Stored data entries:
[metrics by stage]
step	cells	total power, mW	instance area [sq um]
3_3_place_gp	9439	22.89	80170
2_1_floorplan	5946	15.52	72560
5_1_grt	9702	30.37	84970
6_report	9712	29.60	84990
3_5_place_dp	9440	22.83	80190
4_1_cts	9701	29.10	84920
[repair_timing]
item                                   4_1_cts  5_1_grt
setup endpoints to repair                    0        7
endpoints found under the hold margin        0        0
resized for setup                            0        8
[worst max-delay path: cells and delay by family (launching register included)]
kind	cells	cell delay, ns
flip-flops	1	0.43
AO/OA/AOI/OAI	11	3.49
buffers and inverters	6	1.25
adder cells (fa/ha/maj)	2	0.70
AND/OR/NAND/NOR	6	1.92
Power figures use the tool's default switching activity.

What to do:
Which lines of the data include the word "cells"? Copy each one.

Exercise output:
step	cells	total power, mW	instance area [sq um]
[worst max-delay path: cells and delay by family (launching register included)]
kind	cells	cell delay, ns
adder cells (fa/ha/maj)	2	0.70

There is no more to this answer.